▸ Material provided:
-------

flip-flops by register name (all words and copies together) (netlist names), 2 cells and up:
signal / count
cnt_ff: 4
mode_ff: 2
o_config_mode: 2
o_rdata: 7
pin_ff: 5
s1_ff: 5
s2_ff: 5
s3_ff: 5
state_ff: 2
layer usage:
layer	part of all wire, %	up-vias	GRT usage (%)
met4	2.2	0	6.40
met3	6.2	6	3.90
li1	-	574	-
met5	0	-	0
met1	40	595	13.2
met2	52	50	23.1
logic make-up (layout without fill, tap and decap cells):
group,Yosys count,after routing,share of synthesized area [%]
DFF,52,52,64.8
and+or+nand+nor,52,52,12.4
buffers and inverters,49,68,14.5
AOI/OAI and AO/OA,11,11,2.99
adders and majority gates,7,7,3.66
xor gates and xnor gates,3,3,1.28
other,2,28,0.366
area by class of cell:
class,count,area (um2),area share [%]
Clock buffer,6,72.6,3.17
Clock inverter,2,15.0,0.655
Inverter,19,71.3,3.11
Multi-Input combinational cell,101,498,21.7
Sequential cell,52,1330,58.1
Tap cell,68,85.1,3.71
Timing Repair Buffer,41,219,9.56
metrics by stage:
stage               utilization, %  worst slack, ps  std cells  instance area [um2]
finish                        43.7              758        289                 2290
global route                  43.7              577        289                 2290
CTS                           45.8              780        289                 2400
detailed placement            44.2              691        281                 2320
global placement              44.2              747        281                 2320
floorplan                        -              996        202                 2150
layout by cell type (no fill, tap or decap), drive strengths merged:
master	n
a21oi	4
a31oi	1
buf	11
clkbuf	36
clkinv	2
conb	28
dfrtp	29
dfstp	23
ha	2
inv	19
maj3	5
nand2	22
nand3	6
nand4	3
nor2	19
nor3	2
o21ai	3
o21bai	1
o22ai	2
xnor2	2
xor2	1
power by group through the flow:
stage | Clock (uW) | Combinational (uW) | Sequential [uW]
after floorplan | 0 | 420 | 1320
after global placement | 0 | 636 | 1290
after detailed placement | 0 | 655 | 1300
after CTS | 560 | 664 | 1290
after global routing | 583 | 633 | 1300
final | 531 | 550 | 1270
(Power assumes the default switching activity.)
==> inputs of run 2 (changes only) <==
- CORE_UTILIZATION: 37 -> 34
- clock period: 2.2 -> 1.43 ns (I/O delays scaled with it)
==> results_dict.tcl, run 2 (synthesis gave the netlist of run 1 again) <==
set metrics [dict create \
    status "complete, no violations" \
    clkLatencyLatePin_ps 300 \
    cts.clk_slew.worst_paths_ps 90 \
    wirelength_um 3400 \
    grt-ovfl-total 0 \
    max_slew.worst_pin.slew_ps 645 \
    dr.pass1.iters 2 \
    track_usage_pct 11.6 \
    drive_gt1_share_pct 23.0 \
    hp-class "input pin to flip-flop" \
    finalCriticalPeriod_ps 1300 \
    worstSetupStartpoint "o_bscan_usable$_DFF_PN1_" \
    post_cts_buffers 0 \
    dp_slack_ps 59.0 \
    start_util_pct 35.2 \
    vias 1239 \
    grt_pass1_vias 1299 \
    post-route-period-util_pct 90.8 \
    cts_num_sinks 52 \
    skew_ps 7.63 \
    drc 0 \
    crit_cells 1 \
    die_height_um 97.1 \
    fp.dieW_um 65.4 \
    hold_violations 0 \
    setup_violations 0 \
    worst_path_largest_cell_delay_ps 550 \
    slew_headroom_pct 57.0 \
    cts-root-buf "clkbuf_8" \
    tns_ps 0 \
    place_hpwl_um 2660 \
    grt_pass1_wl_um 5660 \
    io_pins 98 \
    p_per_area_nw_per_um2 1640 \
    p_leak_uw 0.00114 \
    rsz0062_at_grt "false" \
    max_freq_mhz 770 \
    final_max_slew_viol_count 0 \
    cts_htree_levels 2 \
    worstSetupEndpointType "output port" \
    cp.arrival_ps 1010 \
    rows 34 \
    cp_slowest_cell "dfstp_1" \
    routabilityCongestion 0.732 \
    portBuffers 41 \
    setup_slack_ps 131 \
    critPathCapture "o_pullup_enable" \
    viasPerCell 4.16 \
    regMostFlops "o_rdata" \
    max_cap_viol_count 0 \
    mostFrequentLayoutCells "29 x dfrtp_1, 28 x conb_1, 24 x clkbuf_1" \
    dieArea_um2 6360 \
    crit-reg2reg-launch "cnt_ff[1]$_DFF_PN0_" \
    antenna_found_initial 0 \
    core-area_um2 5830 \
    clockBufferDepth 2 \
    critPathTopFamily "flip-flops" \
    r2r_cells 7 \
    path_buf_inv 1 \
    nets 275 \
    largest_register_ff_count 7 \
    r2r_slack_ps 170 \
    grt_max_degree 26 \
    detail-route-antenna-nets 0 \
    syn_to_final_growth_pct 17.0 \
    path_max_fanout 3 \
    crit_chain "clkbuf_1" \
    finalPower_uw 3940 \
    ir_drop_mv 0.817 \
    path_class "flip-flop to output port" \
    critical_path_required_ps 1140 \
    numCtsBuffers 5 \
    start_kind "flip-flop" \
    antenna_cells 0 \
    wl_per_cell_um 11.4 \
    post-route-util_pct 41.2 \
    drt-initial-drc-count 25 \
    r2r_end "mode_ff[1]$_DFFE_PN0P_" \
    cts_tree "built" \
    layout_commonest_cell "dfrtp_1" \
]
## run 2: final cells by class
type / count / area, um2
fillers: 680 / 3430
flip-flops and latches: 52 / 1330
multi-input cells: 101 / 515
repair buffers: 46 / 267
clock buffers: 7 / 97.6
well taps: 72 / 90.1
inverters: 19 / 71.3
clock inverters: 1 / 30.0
File: config.mk
export PLATFORM = sky130hd
export DESIGN_NAME = rcd_diag
export DESIGN_NICKNAME = d
export VERILOG_FILES = /design/src/rcd_pkg.sv /design/src/rcd_lq_thresh.sv /design/src/rcd_pulse_gen.sv /design/src/rcd_diag.sv
export SDC_FILE = /design/constraint.sdc
export NUM_CORES = 1
export LEC_CHECK = 0
export BUFFER_PORTS_ARGS = -buffer_cell sky130_fd_sc_hd__clkbuf_2
export CELL_PAD_IN_SITES_DETAIL_PLACEMENT = 1
export CELL_PAD_IN_SITES_GLOBAL_PLACEMENT = 2
export CORE_MARGIN = 2
export CORE_UTILIZATION = 38
export CTS_BUF_LIST = sky130_fd_sc_hd__clkbuf_8
export DETAILED_ROUTE_END_ITERATION = 6
export PLACE_DENSITY_LB_ADDON = 0.1
export SYNTH_ARGS = -nofsm -noshare
export SYNTH_HDL_FRONTEND = slang
export SYNTH_SLANG_ARGS = --single-unit
export TNS_END_PERCENT = 50
File: constraint.sdc
create_clock -name clock -period 3.6 [get_ports clock]
set_clock_uncertainty 0.05 [all_clocks]
set_input_delay 0.18 -clock clock [delete_from_list [all_inputs] [get_ports clock]]
set_output_delay 0.18 -clock clock [all_outputs]
set_load 0.05 [all_outputs]
File: src/rcd_pkg.sv
// package for the reflectometry and link quality threshold block
// assumes a management register port of 5-bit address and 16-bit data
package rcd_pkg;
  // register addresses
  localparam logic [4:0] ADDR_CTRL = 5'h16;
  localparam logic [4:0] ADDR_WIN  = 5'h17;
  localparam logic [4:0] ADDR_PEAK = 5'h18;
  localparam logic [4:0] ADDR_THR  = 5'h19;
  localparam logic [4:0] ADDR_LQ   = 5'h1E;
  // control fields
  localparam int CTRL_EN      = 15;
  localparam int CTRL_FAST    = 14;
  localparam int CTRL_TXRXP   = 13;
  localparam int CTRL_MONRXP  = 12;
  localparam int CTRL_SEND    = 11;
  localparam int CTRL_PW_HI   = 10;
  localparam int CTRL_PW_LO   = 8;
  localparam int CTRL_MINMODE = 7;
  localparam int CTRL_THR_HI  = 5;
  localparam logic [15:0] CTRL_RESET = 16'h0000;
  localparam logic [15:0] WIN_RESET  = 16'h00FF;
  // threshold port fields
  localparam int LQ_WRITE  = 14;
  localparam int LQ_HIGH   = 11;
  localparam int LQ_SEL_HI = 10;
  localparam int LQ_SEL_LO = 8;
  localparam int LQ_NPARAM = 5;
  localparam logic [7:0] SMIN = 8'h80;
  localparam logic [7:0] SMAX = 8'h7F;
  localparam logic [7:0] UMIN = 8'h00;
  localparam logic [7:0] UMAX = 8'hFF;
  localparam logic [2:0] SEL_GAIN = 3'h1;
  // timing
  localparam int CLK_NS    = 100;
  localparam int SLOW_W_NS = 100;
  localparam int SLOW_CYC  = (SLOW_W_NS + CLK_NS - 1) / CLK_NS;
  typedef enum logic [1:0] {
    ST_IDLE = 2'b00,
    ST_RUN  = 2'b01
  } rcd_state_t;
endpackage : rcd_pkg

File: src/rcd_lq_thresh.sv
// link quality threshold store and warning compare
// assumes parameter values arrive synchronous to clock
module rcd_lq_thresh
  import rcd_pkg::*;
(
  // clock and reset
  input  wire logic                    clock,
  input  wire logic                    rst_n,
  input  wire logic                    clkEn,
  // port write
  input  wire logic                    wrEn,
  input  wire logic [15:0]             wrData,
  output logic      [7:0]              rdValue,
  // monitored values, five bytes
  input  wire logic [8*LQ_NPARAM-1:0]  paramVal,
  output logic      [LQ_NPARAM-1:0]    warnHigh,
  output logic      [LQ_NPARAM-1:0]    warnLow
);
  logic [7:0] hi_r [LQ_NPARAM];
  logic [7:0] lo_r [LQ_NPARAM];
  logic [7:0] hi_nxt [LQ_NPARAM];
  logic [7:0] lo_nxt [LQ_NPARAM];
  logic [2:0] sel_r, sel_nxt;
  logic       selHi_r, selHi_nxt;

  // signed compare except gain, which is unsigned
  function automatic logic gt(input logic [7:0] a, input logic [7:0] b, input logic uns);
    gt = uns ? (a > b) : ($signed(a) > $signed(b));
  endfunction : gt

  always_comb begin
    sel_nxt   = sel_r;
    selHi_nxt = selHi_r;
    hi_nxt    = hi_r;
    lo_nxt    = lo_r;
    if (wrEn) begin
      sel_nxt   = wrData[LQ_SEL_HI:LQ_SEL_LO];
      selHi_nxt = wrData[LQ_HIGH];
      if (wrData[LQ_WRITE] && (wrData[LQ_SEL_HI:LQ_SEL_LO] < 3'(LQ_NPARAM))) begin // RULE_01
        if (wrData[LQ_HIGH]) hi_nxt[wrData[LQ_SEL_HI:LQ_SEL_LO]] = wrData[7:0];
        else lo_nxt[wrData[LQ_SEL_HI:LQ_SEL_LO]] = wrData[7:0];
      end
    end
  end

  always_ff @(posedge clock) begin
    if (!rst_n) begin
      sel_r   <= 3'h0;
      selHi_r <= 1'b0;
      for (int i = 0; i < LQ_NPARAM; i++) begin
        hi_r[i] <= (i == int'(SEL_GAIN)) ? UMAX : SMAX; // RULE_04 RULE_05
        lo_r[i] <= (i == int'(SEL_GAIN)) ? UMIN : SMIN; // RULE_04 RULE_05
      end
    end else if (clkEn) begin
      sel_r   <= sel_nxt;
      selHi_r <= selHi_nxt;
      hi_r    <= hi_nxt;
      lo_r    <= lo_nxt;
    end
  end

  // readback of the selected threshold
  always_comb begin
    rdValue = 8'h00;
    if (sel_r < 3'(LQ_NPARAM)) rdValue = selHi_r ? hi_r[sel_r] : lo_r[sel_r]; // RULE_02
  end

  // strict compares: equality never warns
  always_comb begin
    for (int i = 0; i < LQ_NPARAM; i++) begin
      warnHigh[i] = gt(paramVal[8*i +: 8], hi_r[i], i == int'(SEL_GAIN)); // RULE_03
      warnLow[i]  = gt(lo_r[i], paramVal[8*i +: 8], i == int'(SEL_GAIN)); // RULE_03
    end
  end
endmodule : rcd_lq_thresh

File: src/rcd_pulse_gen.sv
// reflectometry pulse shaper for both common drivers
// assumes one clock is one sample interval
module rcd_pulse_gen
  import rcd_pkg::*;
(
  // clock and reset
  input  wire logic       clock,
  input  wire logic       rst_n,
  input  wire logic       clkEn,
  // control
  input  wire logic       launch,
  input  wire logic       fastMode,
  input  wire logic [2:0] width,
  // driver pins
  output logic            slowDrive,
  output logic            fastPos,
  output logic            fastNeg
);
  logic [3:0] cnt_r, cnt_nxt;
  logic       pol_r, pol_nxt;
  logic       fast_r, fast_nxt;

  always_comb begin
    cnt_nxt  = cnt_r;
    pol_nxt  = pol_r;
    fast_nxt = fast_r;
    if (launch) begin
      fast_nxt = fastMode;
      // slow link pulse width rounds up to whole clocks; short and long codes both give one clock, 100ns
      if (width == 3'h0) cnt_nxt = 4'h0; // RULE_09
      else if (fastMode) cnt_nxt = {1'b0, width}; // RULE_07 RULE_15
      else if (width > 3'h3) cnt_nxt = 4'(SLOW_CYC); // RULE_06
      else cnt_nxt = 4'((SLOW_W_NS / 2 + CLK_NS - 1) / CLK_NS); // RULE_06
      if (fastMode && width != 3'h0) pol_nxt = ~pol_r; // RULE_08
    end else if (cnt_r != 4'h0) begin
      cnt_nxt = cnt_r - 4'h1;
    end
  end

  always_ff @(posedge clock) begin
    if (!rst_n) begin
      cnt_r  <= 4'h0;
      pol_r  <= 1'b0; // first fast pulse goes out positive
      fast_r <= 1'b0;
    end else if (clkEn) begin
      cnt_r  <= cnt_nxt;
      pol_r  <= pol_nxt;
      fast_r <= fast_nxt;
    end
  end

  assign slowDrive = (cnt_r != 4'h0) && !fast_r;
  assign fastPos   = (cnt_r != 4'h0) && fast_r && pol_r;
  assign fastNeg   = (cnt_r != 4'h0) && fast_r && !pol_r;
endmodule : rcd_pulse_gen

File: src/rcd_diag.sv
// reflectometry engine with management registers and threshold port
// assumes register port strobes are one clock wide and synchronous
module rcd_diag
  import rcd_pkg::*;
// Functional notes
// (RULE_01) one write with data, selector and write strobe updates that threshold
// (RULE_02) writing only a selector makes a read return that stored threshold
// (RULE_03) warning only when strictly above high or strictly below low
// (RULE_04) thresholds reset to parameter maximum and minimum limits
// (RULE_05) four thresholds signed 80..7F, gain threshold unsigned 00..FF
// (RULE_06) slow mode sends link pulses of 50 or 100 ns width; the code sends one 100 ns clock for both
// (RULE_07) fast mode pulses are multiples of 8 ns up to 56 ns; the code gives multiples of the 100 ns clock up to 700 ns
// (RULE_08) fast driver pulses alternate polarity
// (RULE_09) width zero sends nothing yet monitor still runs
// (RULE_10) track peak and threshold crossing with first time in clocks
// (RULE_11) monitor timer starts at pulse launch
// (RULE_12) enable bit 15 hands both drivers to the engine
// (RULE_13) bit 11 launches one pulse and starts the monitor
// (RULE_14) bit 14 selects fast driver when set, slow when clear
// (RULE_15) bits 10:8 give fast pulse width 0 to 7 clocks; slow pulses get 0 or 1 clock
// (RULE_16) bit 13 puts pulse on receive pair, default transmit pair
// (RULE_17) bit 7 clear seeks maxima, set seeks minima
// (RULE_18) bit 12 monitors receive pair, default transmit pair
// (RULE_19) window start 15:8 to stop 7:0 inclusive qualify samples
// (RULE_20) peak at 18h, threshold crossing at 19h
// (RULE_21) software should average runs and window out its own pulse
// (RULE_22) captures clear at send, one sample per clock, stop after window
(
  // clock and reset
  input  wire logic                   clock,
  input  wire logic                   rst_n,
  input  wire logic                   clkEn,
  // management register port
  input  wire logic [4:0]             regAddr,
  input  wire logic                   regWr,
  input  wire logic [15:0]            regWrData,
  output logic      [15:0]            regRdData,
  // adc samples per pair
  input  wire logic [7:0]             adcTxPair,
  input  wire logic [7:0]             adcRxPair,
  // link quality parameter values
  input  wire logic [8*LQ_NPARAM-1:0] lqParams,
  output logic      [LQ_NPARAM-1:0]   lqWarnHigh,
  output logic      [LQ_NPARAM-1:0]   lqWarnLow,
  // front end control
  output logic                        normalSuspend,
  output logic                        pulseOnRxPair,
  output logic                        slowDrive,
  output logic                        fastPos,
  output logic                        fastNeg,
  output logic                        busy
);
  rcd_state_t st_r, st_nxt;
  logic [15:0] ctrl_r, ctrl_nxt;
  logic [15:0] win_r, win_nxt;
  logic [7:0]  timer_r, timer_nxt;
  logic [7:0]  peak_r, peak_nxt;
  logic [7:0]  peakT_r, peakT_nxt;
  logic [7:0]  thrT_r, thrT_nxt;
  logic [7:0]  thrV_r, thrV_nxt;
  logic        thrHit_r, thrHit_nxt;
  logic [7:0]  sample;
  logic        qual;
  logic        launch;
  logic        lqWr;
  logic [7:0]  lqRd;
  logic [15:0] rdNxt, rd_r;

  // "a beyond b" in the chosen search direction
  function automatic logic beyond(input logic [7:0] a, input logic [7:0] b, input logic minMode);
    beyond = minMode ? ($signed(a) < $signed(b)) : ($signed(a) > $signed(b));
  endfunction : beyond

  // a send while busy is dropped so pulse and timer never slip apart
  assign launch = regWr && (regAddr == ADDR_CTRL) && regWrData[CTRL_SEND]
                  && (st_r == ST_IDLE)
                  && (regWrData[CTRL_EN] || ctrl_r[CTRL_EN]); // RULE_13
  assign lqWr   = regWr && (regAddr == ADDR_LQ);
  assign sample = ctrl_r[CTRL_MONRXP] ? adcRxPair : adcTxPair; // RULE_18
  assign qual   = (st_r == ST_RUN) && (timer_r >= win_r[15:8]) && (timer_r <= win_r[7:0]); // RULE_19

  always_comb begin
    st_nxt     = st_r;
    ctrl_nxt   = ctrl_r;
    win_nxt    = win_r;
    timer_nxt  = timer_r;
    peak_nxt   = peak_r;
    peakT_nxt  = peakT_r;
    thrT_nxt   = thrT_r;
    thrV_nxt   = thrV_r;
    thrHit_nxt = thrHit_r;
    if (regWr && regAddr == ADDR_CTRL) begin
      ctrl_nxt = regWrData;
      ctrl_nxt[CTRL_SEND] = 1'b0; // self clearing send
    end
    if (regWr && regAddr == ADDR_WIN) win_nxt = regWrData;
    unique case (st_r)
      ST_IDLE: begin
        if (launch) begin
          st_nxt     = ST_RUN;
          timer_nxt  = 8'h00; // RULE_11
          peak_nxt   = regWrData[CTRL_MINMODE] ? 8'h7F : 8'h80; // RULE_22
          peakT_nxt  = 8'h00;
          thrT_nxt   = 8'h00;
          thrHit_nxt = 1'b0;
          thrV_nxt   = {regWrData[CTRL_THR_HI:0], 2'b00};
        end
      end
      ST_RUN: begin
        if (qual) begin
          if (beyond(sample, peak_r, ctrl_r[CTRL_MINMODE])) begin // RULE_10 RULE_17
            peak_nxt  = sample;
            peakT_nxt = timer_r;
          end
          // threshold magnitude from low control bits, negated in min mode
          if (!thrHit_r && beyond(sample, ctrl_r[CTRL_MINMODE] ? -thrV_r : thrV_r,
                                  ctrl_r[CTRL_MINMODE])) begin // RULE_10
            thrHit_nxt = 1'b1;
            thrT_nxt   = timer_r;
          end
        end
        timer_nxt = timer_r + 8'h01; // RULE_22
        if (timer_r >= win_r[7:0] || !ctrl_r[CTRL_EN]) st_nxt = ST_IDLE; // RULE_22
      end
      default: st_nxt = ST_IDLE;
    endcase
  end

  always_ff @(posedge clock) begin
    if (!rst_n) begin
      st_r     <= ST_IDLE;
      ctrl_r   <= CTRL_RESET;
      win_r    <= WIN_RESET; // RULE_19
      timer_r  <= 8'h00;
      peak_r   <= 8'h00;
      peakT_r  <= 8'h00;
      thrT_r   <= 8'h00;
      thrV_r   <= 8'h00;
      thrHit_r <= 1'b0;
    end else if (clkEn) begin
      st_r     <= st_nxt;
      ctrl_r   <= ctrl_nxt;
      win_r    <= win_nxt;
      timer_r  <= timer_nxt;
      peak_r   <= peak_nxt;
      peakT_r  <= peakT_nxt;
      thrT_r   <= thrT_nxt;
      thrV_r   <= thrV_nxt;
      thrHit_r <= thrHit_nxt;
    end
  end

  // registered read data, sampled from address each clock
  always_comb begin
    unique case (regAddr)
      ADDR_CTRL: rdNxt = ctrl_r;
      ADDR_WIN:  rdNxt = win_r;
      ADDR_PEAK: rdNxt = {peak_r, peakT_r}; // RULE_20
      ADDR_THR:  rdNxt = {thrHit_r, 7'h00, thrT_r}; // RULE_20
      ADDR_LQ:   rdNxt = {8'h00, lqRd}; // RULE_02
      default:   rdNxt = 16'h0000;
    endcase
  end

  always_ff @(posedge clock) begin
    if (!rst_n) rd_r <= 16'h0000;
    else if (clkEn) rd_r <= rdNxt;
  end
  assign regRdData = rd_r;

  rcd_pulse_gen uPulse (
    .clock     (clock),
    .rst_n     (rst_n),
    .clkEn     (clkEn),
    .launch    (launch && clkEn),
    .fastMode  (regWrData[CTRL_FAST]), // RULE_14
    .width     (regWrData[CTRL_PW_HI:CTRL_PW_LO]), // RULE_15
    .slowDrive (slowDrive),
    .fastPos   (fastPos),
    .fastNeg   (fastNeg)
  );

  rcd_lq_thresh uThresh (
    .clock    (clock),
    .rst_n    (rst_n),
    .clkEn    (clkEn),
    .wrEn     (lqWr),
    .wrData   (regWrData),
    .rdValue  (lqRd),
    .paramVal (lqParams),
    .warnHigh (lqWarnHigh),
    .warnLow  (lqWarnLow)
  );

  assign normalSuspend = ctrl_r[CTRL_EN]; // RULE_12
  assign pulseOnRxPair = ctrl_r[CTRL_TXRXP]; // RULE_16
  assign busy          = (st_r == ST_RUN);
endmodule : rcd_diag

-------

▸ What the exercise asks: Leave out every line after the one with "after global routing | 583 | 633 | 1300". Reproduce the material above exactly from its first line through that line.

▸ Task response:
flip-flops by register name (all words and copies together) (netlist names), 2 cells and up:
signal / count
cnt_ff: 4
mode_ff: 2
o_config_mode: 2
o_rdata: 7
pin_ff: 5
s1_ff: 5
s2_ff: 5
s3_ff: 5
state_ff: 2
layer usage:
layer	part of all wire, %	up-vias	GRT usage (%)
met4	2.2	0	6.40
met3	6.2	6	3.90
li1	-	574	-
met5	0	-	0
met1	40	595	13.2
met2	52	50	23.1
logic make-up (layout without fill, tap and decap cells):
group,Yosys count,after routing,share of synthesized area [%]
DFF,52,52,64.8
and+or+nand+nor,52,52,12.4
buffers and inverters,49,68,14.5
AOI/OAI and AO/OA,11,11,2.99
adders and majority gates,7,7,3.66
xor gates and xnor gates,3,3,1.28
other,2,28,0.366
area by class of cell:
class,count,area (um2),area share [%]
Clock buffer,6,72.6,3.17
Clock inverter,2,15.0,0.655
Inverter,19,71.3,3.11
Multi-Input combinational cell,101,498,21.7
Sequential cell,52,1330,58.1
Tap cell,68,85.1,3.71
Timing Repair Buffer,41,219,9.56
metrics by stage:
stage               utilization, %  worst slack, ps  std cells  instance area [um2]
finish                        43.7              758        289                 2290
global route                  43.7              577        289                 2290
CTS                           45.8              780        289                 2400
detailed placement            44.2              691        281                 2320
global placement              44.2              747        281                 2320
floorplan                        -              996        202                 2150
layout by cell type (no fill, tap or decap), drive strengths merged:
master	n
a21oi	4
a31oi	1
buf	11
clkbuf	36
clkinv	2
conb	28
dfrtp	29
dfstp	23
ha	2
inv	19
maj3	5
nand2	22
nand3	6
nand4	3
nor2	19
nor3	2
o21ai	3
o21bai	1
o22ai	2
xnor2	2
xor2	1
power by group through the flow:
stage | Clock (uW) | Combinational (uW) | Sequential [uW]
after floorplan | 0 | 420 | 1320
after global placement | 0 | 636 | 1290
after detailed placement | 0 | 655 | 1300
after CTS | 560 | 664 | 1290
after global routing | 583 | 633 | 1300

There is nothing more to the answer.